In questi quattro anni MusaMadre è cresciuto tantissimo. Tanti gli artisti e gli operatori del mondo della cultura che hanno preso parte alle residenze artistiche, e tanti gli eventi che si sono susseguiti. Quest’anno, i primi due appuntamenti si terranno rispettivamente il 31 maggio e il 2 giugno, in un set non propriamente sardo, bensì New York. Cosa succederà?
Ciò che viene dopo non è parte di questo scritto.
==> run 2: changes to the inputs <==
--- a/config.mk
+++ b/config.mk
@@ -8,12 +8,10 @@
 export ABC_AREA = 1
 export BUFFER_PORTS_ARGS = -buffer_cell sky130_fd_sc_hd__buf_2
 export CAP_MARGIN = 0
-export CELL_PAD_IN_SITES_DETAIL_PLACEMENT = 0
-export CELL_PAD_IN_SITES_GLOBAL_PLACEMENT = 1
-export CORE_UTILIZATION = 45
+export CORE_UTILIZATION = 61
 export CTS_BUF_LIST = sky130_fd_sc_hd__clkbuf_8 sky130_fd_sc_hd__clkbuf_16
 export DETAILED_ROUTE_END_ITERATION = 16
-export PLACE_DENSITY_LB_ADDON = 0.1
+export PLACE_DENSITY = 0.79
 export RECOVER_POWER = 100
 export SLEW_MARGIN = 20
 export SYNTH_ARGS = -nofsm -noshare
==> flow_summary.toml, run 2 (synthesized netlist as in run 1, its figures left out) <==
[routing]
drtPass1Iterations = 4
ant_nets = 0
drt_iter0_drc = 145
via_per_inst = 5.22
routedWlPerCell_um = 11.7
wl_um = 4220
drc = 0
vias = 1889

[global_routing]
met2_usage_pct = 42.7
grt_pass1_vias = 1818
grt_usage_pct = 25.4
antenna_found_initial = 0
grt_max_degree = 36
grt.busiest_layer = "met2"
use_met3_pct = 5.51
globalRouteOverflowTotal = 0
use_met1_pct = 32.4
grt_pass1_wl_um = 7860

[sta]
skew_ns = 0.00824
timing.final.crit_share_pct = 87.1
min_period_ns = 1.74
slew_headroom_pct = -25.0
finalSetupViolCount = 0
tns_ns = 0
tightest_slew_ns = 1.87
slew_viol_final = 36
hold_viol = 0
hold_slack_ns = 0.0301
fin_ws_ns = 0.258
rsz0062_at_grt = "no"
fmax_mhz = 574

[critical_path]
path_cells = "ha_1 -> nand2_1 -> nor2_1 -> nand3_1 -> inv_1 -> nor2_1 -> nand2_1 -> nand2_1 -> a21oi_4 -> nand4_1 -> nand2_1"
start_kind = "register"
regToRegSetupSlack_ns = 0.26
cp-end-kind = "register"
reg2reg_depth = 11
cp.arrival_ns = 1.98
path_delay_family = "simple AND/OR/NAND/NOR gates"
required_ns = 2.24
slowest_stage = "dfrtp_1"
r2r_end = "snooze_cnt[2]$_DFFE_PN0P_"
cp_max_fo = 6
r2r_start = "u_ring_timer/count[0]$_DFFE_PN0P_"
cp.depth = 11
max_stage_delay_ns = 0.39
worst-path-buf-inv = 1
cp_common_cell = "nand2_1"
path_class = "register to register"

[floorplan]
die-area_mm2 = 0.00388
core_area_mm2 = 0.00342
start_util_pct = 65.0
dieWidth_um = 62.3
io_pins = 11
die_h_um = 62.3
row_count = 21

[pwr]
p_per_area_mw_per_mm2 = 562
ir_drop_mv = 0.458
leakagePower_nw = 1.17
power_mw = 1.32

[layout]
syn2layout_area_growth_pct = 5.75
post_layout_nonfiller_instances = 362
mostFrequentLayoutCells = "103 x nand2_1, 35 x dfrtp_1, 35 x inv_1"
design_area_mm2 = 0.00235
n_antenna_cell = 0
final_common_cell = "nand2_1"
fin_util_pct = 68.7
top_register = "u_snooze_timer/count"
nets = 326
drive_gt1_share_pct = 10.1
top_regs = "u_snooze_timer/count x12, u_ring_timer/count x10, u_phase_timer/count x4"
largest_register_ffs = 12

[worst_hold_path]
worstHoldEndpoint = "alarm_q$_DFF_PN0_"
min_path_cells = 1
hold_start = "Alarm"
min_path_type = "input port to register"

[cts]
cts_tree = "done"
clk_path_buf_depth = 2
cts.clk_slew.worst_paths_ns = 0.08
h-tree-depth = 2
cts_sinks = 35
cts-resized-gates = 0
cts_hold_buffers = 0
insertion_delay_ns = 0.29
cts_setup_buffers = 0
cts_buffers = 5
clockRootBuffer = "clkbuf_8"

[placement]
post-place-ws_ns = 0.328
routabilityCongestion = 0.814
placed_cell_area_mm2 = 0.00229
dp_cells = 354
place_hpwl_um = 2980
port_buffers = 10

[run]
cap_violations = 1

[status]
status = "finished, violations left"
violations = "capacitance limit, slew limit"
<file path="config.mk">
export PLATFORM = sky130hd
export DESIGN_NAME = cdc_capture_deser
export DESIGN_NICKNAME = d
export VERILOG_FILES = /design/src/rtl/cdc_capture_deser.sv
export SDC_FILE = /design/constraint.sdc
export NUM_CORES = 1
export LEC_CHECK = 0
export BUFFER_PORTS_ARGS = -buffer_cell sky130_fd_sc_hd__buf_2
export CELL_PAD_IN_SITES_DETAIL_PLACEMENT = 2
export CELL_PAD_IN_SITES_GLOBAL_PLACEMENT = 2
export CORE_ASPECT_RATIO = 1.25
export CORE_MARGIN = 5
export CORE_UTILIZATION = 33
export DETAILED_ROUTE_END_ITERATION = 10
export PLACE_DENSITY = 0.8
export SLEW_MARGIN = 20
export SYNTH_ARGS = -nofsm -noshare
export SYNTH_HDL_FRONTEND = slang
export SYNTH_SLANG_ARGS = --single-unit
</file>
<file path="constraint.sdc">
create_clock -name clk -period 2.45 [get_ports clk]
set_input_delay 0.245 -clock clk [delete_from_list [all_inputs] [get_ports clk]]
set_output_delay 0.245 -clock clk [all_outputs]
set_load 0.05 [all_outputs]
</file>
<file path="src/rtl/cdc_capture_deser.sv">
// Resynchronizes a foreign-domain serial bit and deserializes it MSB-first into words on a valid/ready output.
// Optional edge counter on the synchronized bit is built when CDC_CAPTURE_DESER_EDGE_CNT_EN is defined.
module cdc_capture_deser #(
  parameter int unsigned WIDTH       = 8,
  parameter int unsigned SYNC_STAGES = 2,
  parameter int unsigned CNT_W       = 8
) (
  input  logic             clk,
  input  logic             rst,
  input  logic             din,
  input  logic             en,
  input  logic             out_ready,
  input  logic             clr_ovf,
  output logic [WIDTH-1:0] out_data,
  output logic             out_valid,
  output logic             overflow,
  output logic [CNT_W-1:0] edge_cnt
);

  localparam int unsigned BCW = (WIDTH > 2) ? $clog2(WIDTH) : 1;

  typedef enum logic {EMPTY = 1'b0, FULL = 1'b1} state_t;

  logic [SYNC_STAGES-1:0] sync;
  logic                   din_s;
  logic [WIDTH-2:0]       sreg;
  logic [BCW-1:0]         bit_cnt;
  logic [WIDTH-1:0]       word_c;
  logic                   complete_c;
  state_t                 state_q;
  state_t                 state_d;
  logic                   load_c;
  logic                   drop_c;

  assign din_s      = sync[SYNC_STAGES-1];
  assign word_c     = {sreg, din_s};
  assign complete_c = en && (bit_cnt == BCW'(WIDTH - 1));
  assign out_valid  = (state_q == FULL);

  // Synchronizer chain runs every cycle; only its first stage touches din.
  always_ff @(posedge clk) begin
    if (rst) sync <= '0;
    else     sync <= {sync[SYNC_STAGES-2:0], din};
  end

  // Shift register and bit counter; the counter wraps on completion so words abut.
  always_ff @(posedge clk) begin
    if (rst) begin
      sreg    <= '0;
      bit_cnt <= '0;
    end else if (en) begin
      sreg    <= word_c[WIDTH-2:0];
      bit_cnt <= complete_c ? '0 : bit_cnt + BCW'(1);
    end
  end

  always_ff @(posedge clk) begin
    if (rst) state_q <= EMPTY;
    else     state_q <= state_d;
  end

  // Holding buffer: a completion while FULL either replaces a consumed word or is dropped.
  always_comb begin
    state_d = state_q;
    load_c  = 1'b0;
    drop_c  = 1'b0;
    case (state_q)
      EMPTY: begin
        if (complete_c) begin
          load_c  = 1'b1;
          state_d = FULL;
        end
      end
      FULL: begin
        if (complete_c && out_ready)  load_c  = 1'b1;
        else if (complete_c)          drop_c  = 1'b1;
        else if (out_ready)           state_d = EMPTY;
      end
      default: state_d = EMPTY;
    endcase
  end

  always_ff @(posedge clk) begin
    if (rst) begin
      out_data <= '0;
      overflow <= 1'b0;
    end else begin
      if (load_c) out_data <= word_c;
      if (drop_c)       overflow <= 1'b1;
      else if (clr_ovf) overflow <= 1'b0;
    end
  end

`ifdef CDC_CAPTURE_DESER_EDGE_CNT_EN
  logic             din_s_q;
  logic [CNT_W-1:0] cnt_q;

  // Saturating transition count on the synchronized bit, independent of en.
  always_ff @(posedge clk) begin
    if (rst) begin
      din_s_q <= 1'b0;
      cnt_q   <= '0;
    end else begin
      din_s_q <= din_s;
      if ((din_s != din_s_q) && (cnt_q != {CNT_W{1'b1}})) cnt_q <= cnt_q + CNT_W'(1);
    end
  end

  assign edge_cnt = cnt_q;
`else
  assign edge_cnt = '0;
`endif

endmodule

</file>
==> flow_metrics.env, run 1 <==
export IMPL_power_frac_comb_pct=10.0
export IMPL_setup_violations_final=0
export IMPL_finalWirelength_um=1813
export IMPL_synth_cells=94
export IMPL_seq_area_um2=440.4
export IMPL_clk_pin_slew_ns=0.11
export IMPL_startpoint_type="flop"
export IMPL_htree_levels=1
export IMPL_min_to="sync[0]"
export IMPL_power_share_clock_pct=27.2
export IMPL_switching_share_pct=25.29
export IMPL_syn2layout_area_growth_pct=7.942
export IMPL_synthFlopType="dfxtp_1"
export IMPL_setup_tns_ns=0
export IMPL_numCtsBuffers=3
export IMPL_start_util_pct=33.57
export IMPL_ctsResizeCount=0
export IMPL_power_switching_w=0.0001473
export IMPL_drive_gt1_share_pct=19.81
export IMPL_dr_pass1_iters=2
export IMPL_postLayoutCellArea_um2=1037
export IMPL_clk_latency_ns=0.30
export IMPL_route_vias_total=622
export IMPL_hp_class="input pin to flop"
export IMPL_rows=22
export IMPL_crit_required_ns=2.68
export IMPL_clock_sinks=22
export IMPL_dp_hpwl_um=1377
export IMPL_fin_nets=116
export IMPL_port_buffers=15
export IMPL_rrSetupSlack_ns=1.05
export IMPL_ys_types=18
export IMPL_cts_root_buffer="clkbuf_4"
export IMPL_cts_tree="built"
export IMPL_core_um2=2863
export IMPL_async_reset_ff_share_pct=0
export IMPL_drv_slew=0
export IMPL_max_freq_mhz=711.8
export IMPL_ys_seq_elements=22
export IMPL_viasPerCell=4.380
export IMPL_gp_congestion=0.6345
export IMPL_holdBufCountCts=0
export IMPL_critPathKind="flop to flop"
export IMPL_min_period_over_period_pct=57.34
export IMPL_seqPwrFrac_pct=62.8
export IMPL_antenna_found_initial=0
export IMPL_hold_start="din"
export IMPL_fillers=339
export IMPL_min_path_cells=2
export IMPL_drc=0
export IMPL_ys_seq_area_share_pct=45.83
export IMPL_grt_max_degree=31
export IMPL_ir_worst_vdd_uv=321.0
export IMPL_drtAntennaViolNets=0
export IMPL_p_leak_nw=0.4426
export IMPL_p_int_w=0.0004352
export IMPL_outcome="finished clean"
export IMPL_drt_iter0_drc=10
export IMPL_fp_dieH_um=70.33
export IMPL_cp_end_kind="flop"
export IMPL_die_w_um=58.27
export IMPL_timing_rr_start="bit_cnt[0]"
export IMPL_placed_area_um2=1015
export IMPL_hold_violations=0
export IMPL_reg2regPathDepth=5
export IMPL_grt_first_pass_wirelength_um=3194
export IMPL_grt_use_total_pct=10.15
export IMPL_clock_path_buffers=2
export IMPL_worstPathMaxFanout=8
export IMPL_grt_pass1_vias=686
export IMPL_grt_overflow=0
export IMPL_total_power_w=0.0005826
export IMPL_io_pins=24
export IMPL_synth_edf_count=0
export IMPL_worstReg2RegEnd="out_data[2]"
export IMPL_power_per_cell_area_nw_per_um2=561.7
export IMPL_maxCapViolations=0
export IMPL_layout_min_cycle_time_ns=1.405
export IMPL_routedWlPerCell_um=12.77
export IMPL_clock_skew_ns=0.003963
export IMPL_fp_dieArea_um2=4098
export IMPL_syn_area_um2=960.9
export IMPL_rsz0062_at_grt="false"
export IMPL_multi_input_comb_area_um2=450.4
export IMPL_ys_warn_count=0
export IMPL_postCtsSetupBuffers=0
export IMPL_crit_arrival_ns=1.64
export IMPL_synth_area_per_cell_um2=10.22
export IMPL_insertedDiodeCount=0
[cells in the mapped netlist (all sizes together), types with 2 or more instances]
cell type  number  area (um^2)
dfxtp          22        440.4
mux2i          17        170.2
nand2b         17        106.4
nor2           13        65.06
buf            12        88.83
a21oi           2        10.01
ha              2        25.02
nor2b           2        12.51
[per-layer routing]
metal  track usage [%]  routed length (um)
met4             6.959                  53
met5                 0                   0
met3             1.664                  47
met1             11.17                 754
met2             17.14                 958
[cells by family (layout without fill, tap and decap cells)]
| group | Yosys count | in the layout | share of synthesized area [%] |
|---|---|---|---|
| compound gates | 3 | 3 | 1.953 |
| fa+ha+maj | 2 | 2 | 2.604 |
| buf+inv | 14 | 19 | 10.02 |
| flops | 22 | 22 | 45.83 |
| mux | 17 | 17 | 17.71 |
| other cells | 1 | 8 | 0.3903 |
| simple gates | 35 | 35 | 21.48 |
[state kept, by name, indices dropped and copies added (netlist names)]
| signal | flops |
|---|---|
| bit_cnt | 3 |
| sync | 2 |
| out_valid | 1 |
| overflow | 1 |
| out_data | 8 |
| sreg | 7 |
[critical path, stage by stage (launching register included)]
cell and delay, ns:
dfxtp_1 0.37, ha_1 0.16, ha_1 0.25, nand2_2 0.12
nor2_8 0.23, mux2i_1 0.21
[power groups by stage]
stage	Combinational, W	Sequential (W)	Clock [W]
2_1_floorplan	0.0000637	0.000373	0
3_3_place_gp	0.0000568	0.000374	0
3_5_place_dp	0.0000581	0.000374	0
4_1_cts	0.0000584	0.000366	0.000169
5_1_grt	0.0000632	0.000367	0.000182
6_report	0.0000581	0.000366	0.000158
[through the flow]
stage	setup WS (ns)	instances	utilization (%)	hold WS (ns)
after floorplan	1.228	101	-	0.3732
after global placement	1.105	139	35.45	0.4201
after detailed placement	1.046	139	35.45	0.4656
after CTS	1.019	142	36.23	0.1644
after global routing	0.8665	142	36.23	0.2056
final	1.045	142	36.23	0.1682
[cell usage in the layout (no fill, tap or decap), drive strengths merged, types with 2 or more instances in the layout]
| cell | netlist | final |
|---|---|---|
| buf | 12 | 15 |
| a21oi | 2 | 2 |
| nand2b | 17 | 17 |
| conb | 1 | 8 |
| nor2b | 2 | 2 |
| mux2i | 17 | 17 |
| clkbuf | 1 | 3 |
| dfxtp | 22 | 22 |
| nor2 | 13 | 13 |
| ha | 2 | 2 |
[how the worst max path moves through the flow]
stage,from,endpoint,slack (ns),depth (start not counted)
floorplan,bit_cnt[0],out_data[0],1.23,5
global placement,bit_cnt[0],out_data[5],1.11,5
detailed placement,bit_cnt[0],out_data[3],1.05,5
CTS,bit_cnt[0],out_data[5],1.02,5
global route,bit_cnt[0],out_data[3],0.87,5
finish,bit_cnt[0],out_data[2],1.05,5
[cell type report]
| type | count | share of cell area (%) |
|---|---|---|
| multi-input combinational | 65 | 43.43 |
| sequential | 22 | 42.46 |
| clock buffer | 3 | 2.171 |
| timing repair buffer | 15 | 7.238 |
| inverter | 1 | 0.3619 |
| tap | 36 | 4.343 |
Power figures use the tool's default switching activity.
==> run 2, diff against run 1 <==
CORE_UTILIZATION = 31   (was 33)
PLACE_DENSITY = 0.76   (was 0.8)
clock period = 1.46 ns   (was 2.45 ns; I/O delays follow)
==> run 2 against run 1 <==
Against the previous run: critical path type unchanged; count of clock-buffer cells in the layout did not move; wire length fell by 3.3%; highest routed layer unchanged; critical path depth did not move; global-route usage fell by 0.72 points; worst setup slack got worse by 0.87 ns; clock power rose by 68%; maximum frequency rose by 9.6%; die area rose by 5.4%; sequential power rose by 68%; largest power group unchanged; final cell count rose by 1.4%; power rose by 68%.
==> flow_metrics.env, run 2 (synthesized netlist as in run 1, its figures left out) <==
export IMPL_outcome="finished clean"
export IMPL_min_period_over_period_pct=87.82
export IMPL_layout_min_cycle_time_ns=1.282
export IMPL_drc=0
export IMPL_crit_top_cell="ha_1"
export IMPL_route_vias_total=648
export IMPL_path_depth=5
export IMPL_rows=22
export IMPL_ctsResizeCount=0
export IMPL_clock_skew_ns=0.006071
export IMPL_largest_register_ffs=8
export IMPL_drv_slew=0
export IMPL_die_w_um=59.80
export IMPL_maxCapViolations=0
export IMPL_cts_tree="built"
export IMPL_grt_first_pass_wirelength_um=3042
export IMPL_final_cell_mix="dfxtp_1 (22), mux2i_1 (17), nand2b_1 (17), buf_2 (15), nor2_1 (12)"
export IMPL_core_um2=2973
export IMPL_clk_pin_slew_ns=0.12
export IMPL_crit_required_ns=1.69
export IMPL_finalWirelength_um=1753
export IMPL_io_pins=24
export IMPL_path_delay_family="flip-flops"
export IMPL_hp_class="input pin to flop"
export IMPL_cp_slowest_cell="dfxtp_1"
export IMPL_startpoint_type="flop"
export IMPL_syn2layout_area_growth_pct=9.505
export IMPL_reg2regPathDepth=5
export IMPL_grt_overflow=0
export IMPL_drt_iter0_drc=3
export IMPL_fillers=356
export IMPL_gp_congestion=0.6590
export IMPL_regMostFlops="out_data"
export IMPL_preCtsSetupSlack_ns=0.1684
export IMPL_setup_violations_final=0
export IMPL_critPathKind="flop to flop"
export IMPL_port_buffers=15
export IMPL_dr_pass1_iters=2
export IMPL_fp_dieArea_um2=4320
export IMPL_hold_violations=0
export IMPL_min_path_cells=2
export IMPL_cpPeakStageDelay_ns=0.37
export IMPL_htree_levels=1
export IMPL_max_freq_mhz=779.9
export IMPL_worstPathMaxFanout=8
export IMPL_clk_latency_ns=0.30
export IMPL_viasPerCell=4.500
export IMPL_power_per_cell_area_nw_per_um2=931.0
export IMPL_clock_sinks=22
export IMPL_path_buf_inv=0
export IMPL_numCtsBuffers=3
export IMPL_fin_nets=118
export IMPL_reg_top3="out_data x8, sreg x7, bit_cnt x3"
export IMPL_clock_path_buffers=2
export IMPL_cp_end_kind="flop"
export IMPL_drtAntennaViolNets=0
export IMPL_fp_dieH_um=72.25
export IMPL_grt_max_degree=31
export IMPL_insertedDiodeCount=0
export IMPL_start_util_pct=32.32
export IMPL_routedWlPerCell_um=12.17
export IMPL_crit_arrival_ns=1.52
export IMPL_antenna_found_initial=0
export IMPL_grt_pass1_vias=674
export IMPL_cp_cell_sequence="ha_1 > ha_1 > nand2_2 > nor2_8 > mux2i_1"
export IMPL_holdBufCountCts=0
export IMPL_grt_use_total_pct=9.435
export IMPL_rsz0062_at_grt="false"
export IMPL_p_leak_nw=0.4529
export IMPL_ir_worst_vdd_uv=416.8
export IMPL_dp_hpwl_um=1323
export IMPL_postCtsSetupBuffers=0
export IMPL_drive_gt1_share_pct=21.30
export IMPL_cts_root_buffer="clkbuf_4"
export IMPL_worst_slack_ns=0.1778
export IMPL_layout_commonest_cell="dfxtp_1"
export IMPL_setup_tns_ns=0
Quando ho sottoposto al Comune di Bonorva il progetto di rigenerazione urbana del villaggio inabitato di Rebeccu ho contestualmente fatto presente che non avrebbe avuto senso senza che si partisse da una consapevolezza importante. Rebeccu è dei Bonorvesi, e ogni azione di rigenerazione passa obbligatoriamente dal coinvolgimento e dalla “felicità” degli abitanti del territorio. In questi termini è stato presentato dal Comune di Bonorva un progetto di internazionalizzazione all’Assessorato all’Industria della Regione Sardegna, proprio per esportare un modello di impresa turistico/culturale sostenibile e compatibile con la vita del territorio.
I due eventi che si terranno a New York sono destinati ad impostare un dialogo che parta da questi principi. Il 31 maggio all’Istituto Italiano di Cultura che è anche partner con l’ENIT, i Com.It.Es, e con la fondazione privata DisterraUS che riunisce molti sardi emigrati e discendenti del mondo creativo, si terrà un panel per illustrare il potenziale imprenditoriale di Rebeccu e della scelta così peculiare del Comune di Bonorva di credere in questo progetto. Il 2 giugno si chiuderà con uno spettacolo/concerto dove i venti componenti del coro Pauliccu Mossa canteranno alternandosi alle parole del drammaturgo e giornalista americano Jeff Biggers, autore del libro In Sardinia.
Cosa ci sarà nel futuro di MusaMadre?
L’amore incondizionato per una terra che è Madre.